[Collected data]
This is an optimization exercise on Yosys and OpenROAD, whose aim is small area, not a production implementation.
Only simulation tests tie the RTL to the original design; equivalence was not proved.
No driver is modelled on the clock port, so clocking that relies on it looks cheaper here than on a real chip.
Power figures rest on the tool's default switching activity, not on a simulated workload.

== old ==
==> module SPIMaster, before the edit <==
module SPIMaster #(
	parameter WIDTH = 8,
	parameter TxFIFODepth = 8,
	parameter RxFIFODepth = 8
	)(
	input clk,
	input rst_n,
    output CS_n,
    output SCK,
    output MOSI,
    input MISO,
	output [WIDTH - 1:0] RXdata,
	input readEn,
	output RXFIFOempty,
	output RXFIFOfull,
	output TXFIFOempty,
	output TXFIFOfull,
	input [WIDTH - 1:0] TXdata,
	input writeEn,
	input startTransaction,
	output doneTransaction,
	input [7:0] prescale1,
	input [7:0] prescale2
	);
	localparam [4:0] IDLE = 5'b00000;
	localparam [4:0] START = 5'b00010;
	localparam [4:0] LOAD = 5'b00100;
	localparam [4:0] END1 = 5'b00101;
	localparam [4:0] END2 = 5'b00011;
	localparam [4:0] SEND0 = 5'b10000;
	localparam [4:0] SENDLAST = 5'b11111;
	logic [4:0] state;
	logic [WIDTH - 1:0] shiftOut;
	wire idle = ~(state[4] | state[2] | state[1] | state[0]);
	wire sending = state[4];
	wire active = state[4] | state[0];
	wire inFlight = state[4] | state[2];
	wire lastBit = state == SENDLAST;
	wire isStart = ~state[4] & state[1] & ~state[0];
	wire isLoad = ~state[4] & state[2] & ~state[0];
	wire isEnd = ~state[4] & state[0];
	assign CS_n = idle;
	assign doneTransaction = idle;
	assign SCK = state[0];
	assign MOSI = shiftOut[WIDTH - 1] & active;
	logic SCKTick;
	clkPrescale prescaler (
		.clk(clk),
		.rst_n(rst_n),
		.prescaleEn(active),
		.prescale1(prescale1),
		.prescale2(prescale2),
		.SCKTick(SCKTick)
	);
	logic [$clog2(RxFIFODepth) - 1:0] rxWritePtr;
	logic [WIDTH - 1:0] TXFIFOdata;
	FIFO #(.WIDTH(WIDTH), .DEPTH(TxFIFODepth)) TXFIFO (
		.clk(clk),
		.rst_n(rst_n),
		.writeData(TXdata),
		.writeEn(writeEn),
		.readPtr(rxWritePtr + inFlight),
		.readSel(rxWritePtr),
		.readGate(idle),
		.readData(TXFIFOdata),
		.readEn(isStart),
		.full(TXFIFOfull),
		.empty(TXFIFOempty)
	);
	RXFIFO #(.WIDTH(WIDTH), .DEPTH(RxFIFODepth)) RXFIFO (
		.clk(clk),
		.rst_n(rst_n),
		.shiftBit(MISO),
		.shiftEn(SCKTick & sending & ~state[0]),
		.commit(~state[4] & state[2] & state[0]),
		.writePtrOut(rxWritePtr),
		.readData(RXdata),
		.readEn(readEn),
		.full(RXFIFOfull),
		.empty(RXFIFOempty)
	);
	wire shiftNow = SCKTick & sending & state[0] & ~lastBit;
	wire holdNow = ~idle & ~shiftNow;
	always @(posedge clk)
		shiftOut <= TXFIFOdata | ({shiftOut[WIDTH - 2:0], 1'b0} & {WIDTH{shiftNow}}) | (shiftOut & {WIDTH{holdNow}});
	wire t = SCKTick;
	wire h15 = &state[3:0];
	wire [4:0] stateNext;
	assign stateNext[4] = isLoad | (sending & ~h15);
	assign stateNext[3] = sending & ~h15 & (state[3] ^ (t & state[0] & state[1] & state[2]));
	assign stateNext[2] = sending ? (h15 | (state[2] ^ (t & state[0] & state[1]))) : isStart;
	assign stateNext[1] = sending ? (~h15 & (state[1] ^ (t & state[0])))
	                              : ((idle & startTransaction) | (isEnd & ~t));
	assign stateNext[0] = sending ? (h15 | (state[0] ^ t)) : (isEnd & ~t);
	always @(posedge clk) begin
		if (~rst_n) state <= IDLE;
		else state <= stateNext;
	end
endmodule
This is an optimization exercise on Yosys and OpenROAD, whose aim is small area, not a production implementation.
Function was checked by simulation only, so behaviour that the tests miss may differ from the original.
Power and IR drop assume default switching activity.

`flow/run.sh`:
```
#!/bin/bash
# synth_recipe.tcl (not shown) runs the flow's synth.tcl, then flattens the netlist and writes it again
# the make line also repeats each setting of config.mk as NAME=value (left out here)
make -C /OpenROAD-flow-scripts/flow DESIGN_CONFIG=/design/flow/config.mk WORK_HOME=/design/flow/orfs CLKGATE_MAP_FILE= SYNTH_SCRIPT=/design/flow/synth_recipe.tcl finish
```
`flow/config.mk`:
```
export PLATFORM = sky130hd
export DESIGN_NAME = yabot_top
export DESIGN_NICKNAME = yabot_top
export VERILOG_FILES = /design/flow/design.v
export SDC_FILE = /design/flow/constraint.sdc
export NUM_CORES = 4
export LEC_CHECK = 0
export ABC_AREA = 1
export CAP_MARGIN = 20
export CORE_MARGIN = 2
export CORE_UTILIZATION = 40
export SLEW_MARGIN = 20
```
`flow/constraint.sdc`:
```
create_clock -name core_clock -period 10.0 [get_ports {clk}]
set_input_delay 2.0000 -clock core_clock [delete_from_list [all_inputs] [get_ports {clk}]]
set_output_delay 2.0000 -clock core_clock [all_outputs]
set_load 0.01 [all_outputs]
```
Source: an optimization exercise on an open RTL-to-GDS flow (aim: small area). Production flows keep margins and buffers that such runs may drop. The RTL was checked by simulation tests, not by an equivalence proof against the original design. In run 6 the design's own scripts or RTL, not TritonCTS, make the clock network. The clock input has no modelled driver; a real chip could not lean on it and would need a root buffer or a full tree. No activity file was given, so power comes from the tool's default toggle rates.

$ cat flow/design.v
module clock_dividers(
	input clk_in,
	input rst,
	output clk_1hz,
	output clk_2hz,
	output clk_blink,
	output scan_tick,    
	output [1:0] scan_idx  
);
reg [7:0] c0;
reg scan;
reg [4:0] j;
reg [2:0] wave;
wire w0 = (c0 == 8'h24);
wire c0_zero = (c0 == 8'h00);
wire e1 = w0 & scan;
wire jw = j[4] & j[3];
always @(posedge clk_in) begin
	if (rst | w0)
		c0 <= 8'd0;
	else
		c0 <= {c0[6:0], ~(c0[7] ^ c0[6] ^ c0[5] ^ c0[0])};
end
wire e2 = e1 & jw;
wire j3c = e1 & j[2] & j[1] & j[0];
always @(posedge clk_in) begin
	if (rst) begin
		scan <= 1'b0;
		j <= 5'd0;
		wave <= 3'd0;
	end
	else begin
		scan <= scan ^ w0;
		j[0] <= j[0] ^ (e1 & ~jw);
		j[1] <= j[1] ^ (e1 & j[0]);
		j[2] <= j[2] ^ (e1 & j[1] & j[0]);
		j[3] <= j[3] ^ (e2 | j3c);
		j[4] <= j[4] ^ (e2 | (j3c & j[3]));
		wave[0] <= wave[0] ^ e2;
		wave[1] <= wave[1] ^ (e2 & wave[0]);
		wave[2] <= wave[2] ^ (e2 & wave[1] & wave[0]);
	end
end
assign clk_blink = wave[0];
assign clk_2hz = wave[1];
assign clk_1hz = wave[2];
assign scan_tick = scan & c0_zero;
assign scan_idx = j[1:0] + wave[1:0] + {1'b0, scan & ~c0_zero};
endmodule
module debouncer(
	input clk,
	input btn,
	output reg btn_out,
	output btn_rise
);
localparam [15:0] INV = 16'haaaa;
reg [15:0] sr;
wire [15:0] lfsr = sr ^ INV;
wire z = ~|lfsr[14:0];
wire fb = btn_out | (lfsr[15] ^ lfsr[14] ^ lfsr[12] ^ lfsr[3] ^ z);
always @(posedge clk) begin
	if (!btn) begin
		sr <= INV;
		btn_out <= 1'b0;
	end
	else begin
		sr <= {lfsr[14:0], fb} ^ INV;
		if (lfsr[15] & z)
			btn_out <= 1'b1;
	end
end
assign btn_rise = btn_out & z & ~lfsr[15];
endmodule
module display(
	input [3:0] number,
	output [6:0] seg
);
localparam [15:0] SEG_A = 16'hcc12;
localparam [15:0] SEG_B = 16'hec60;
localparam [15:0] SEG_C = 16'hcc04;
localparam [15:0] SEG_D = 16'h8892;
localparam [15:0] SEG_E = 16'hbaba;
localparam [15:0] SEG_F = 16'h888e;
localparam [15:0] SEG_G = 16'h8883;
assign seg = {SEG_G[number], SEG_F[number], SEG_E[number], SEG_D[number],
	SEG_C[number], SEG_B[number], SEG_A[number]};
endmodule
module counter(
	input rst,
	input pause,
	input adj,
	input sel,
	input clk_sys,
	input clk,
	input clk_adj,
	output [3:0] sec_1s,
	output [2:0] sec_10s,
	output [3:0] min_1s,
	output [2:0] min_10s
);
wire clk_sel = adj ? clk_adj : clk;
reg clk_sel_d;
always @(posedge clk_sys)
	clk_sel_d <= clk_sel;
wire tick = clk_sel & ~clk_sel_d & ~pause;
wire sec_wrap = sec_10s[2] & sec_10s[0] & sec_1s[3] & sec_1s[0];
wire inc_sec = tick & (~adj | sel);
wire inc_min = tick & (adj ? ~sel : sec_wrap);
bcd60 sec(.clk(clk_sys), .rst(rst), .inc(inc_sec), .ones(sec_1s), .tens(sec_10s));
bcd60 min(.clk(clk_sys), .rst(rst), .inc(inc_min), .ones(min_1s), .tens(min_10s));
endmodule
module bcd60(
	input clk,
	input rst,
	input inc,
	output reg [3:0] ones,
	output reg [2:0] tens
);
wire e1 = inc & ones[0];
wire e10 = e1 & ones[3];
always @(posedge clk) begin
	if (rst) begin
		ones <= 4'd0;
		tens <= 3'd0;
	end
	else begin
		ones[0] <= ones[0] ^ inc;
		ones[1] <= ones[1] ^ (e1 & ~ones[3]);
		ones[2] <= ones[2] ^ (e1 & ones[1]);
		ones[3] <= ones[3] ^ (e1 & (ones[3] | (ones[2] & ones[1])));
		tens[0] <= tens[0] ^ e10;
		tens[1] <= tens[1] ^ (e10 & tens[0] & ~tens[2]);
		tens[2] <= tens[2] ^ (e10 & tens[0] & (tens[2] | tens[1]));
	end
end
endmodule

* **Exercise aim**
Beginning with the first line above, could you copy every line exactly, up to and including the one with "No driver is"?

* **Written solution**
This is an optimization exercise on Yosys and OpenROAD, whose aim is small area, not a production implementation.
Only simulation tests tie the RTL to the original design; equivalence was not proved.
No driver is modelled on the clock port, so clocking that relies on it looks cheaper here than on a real chip.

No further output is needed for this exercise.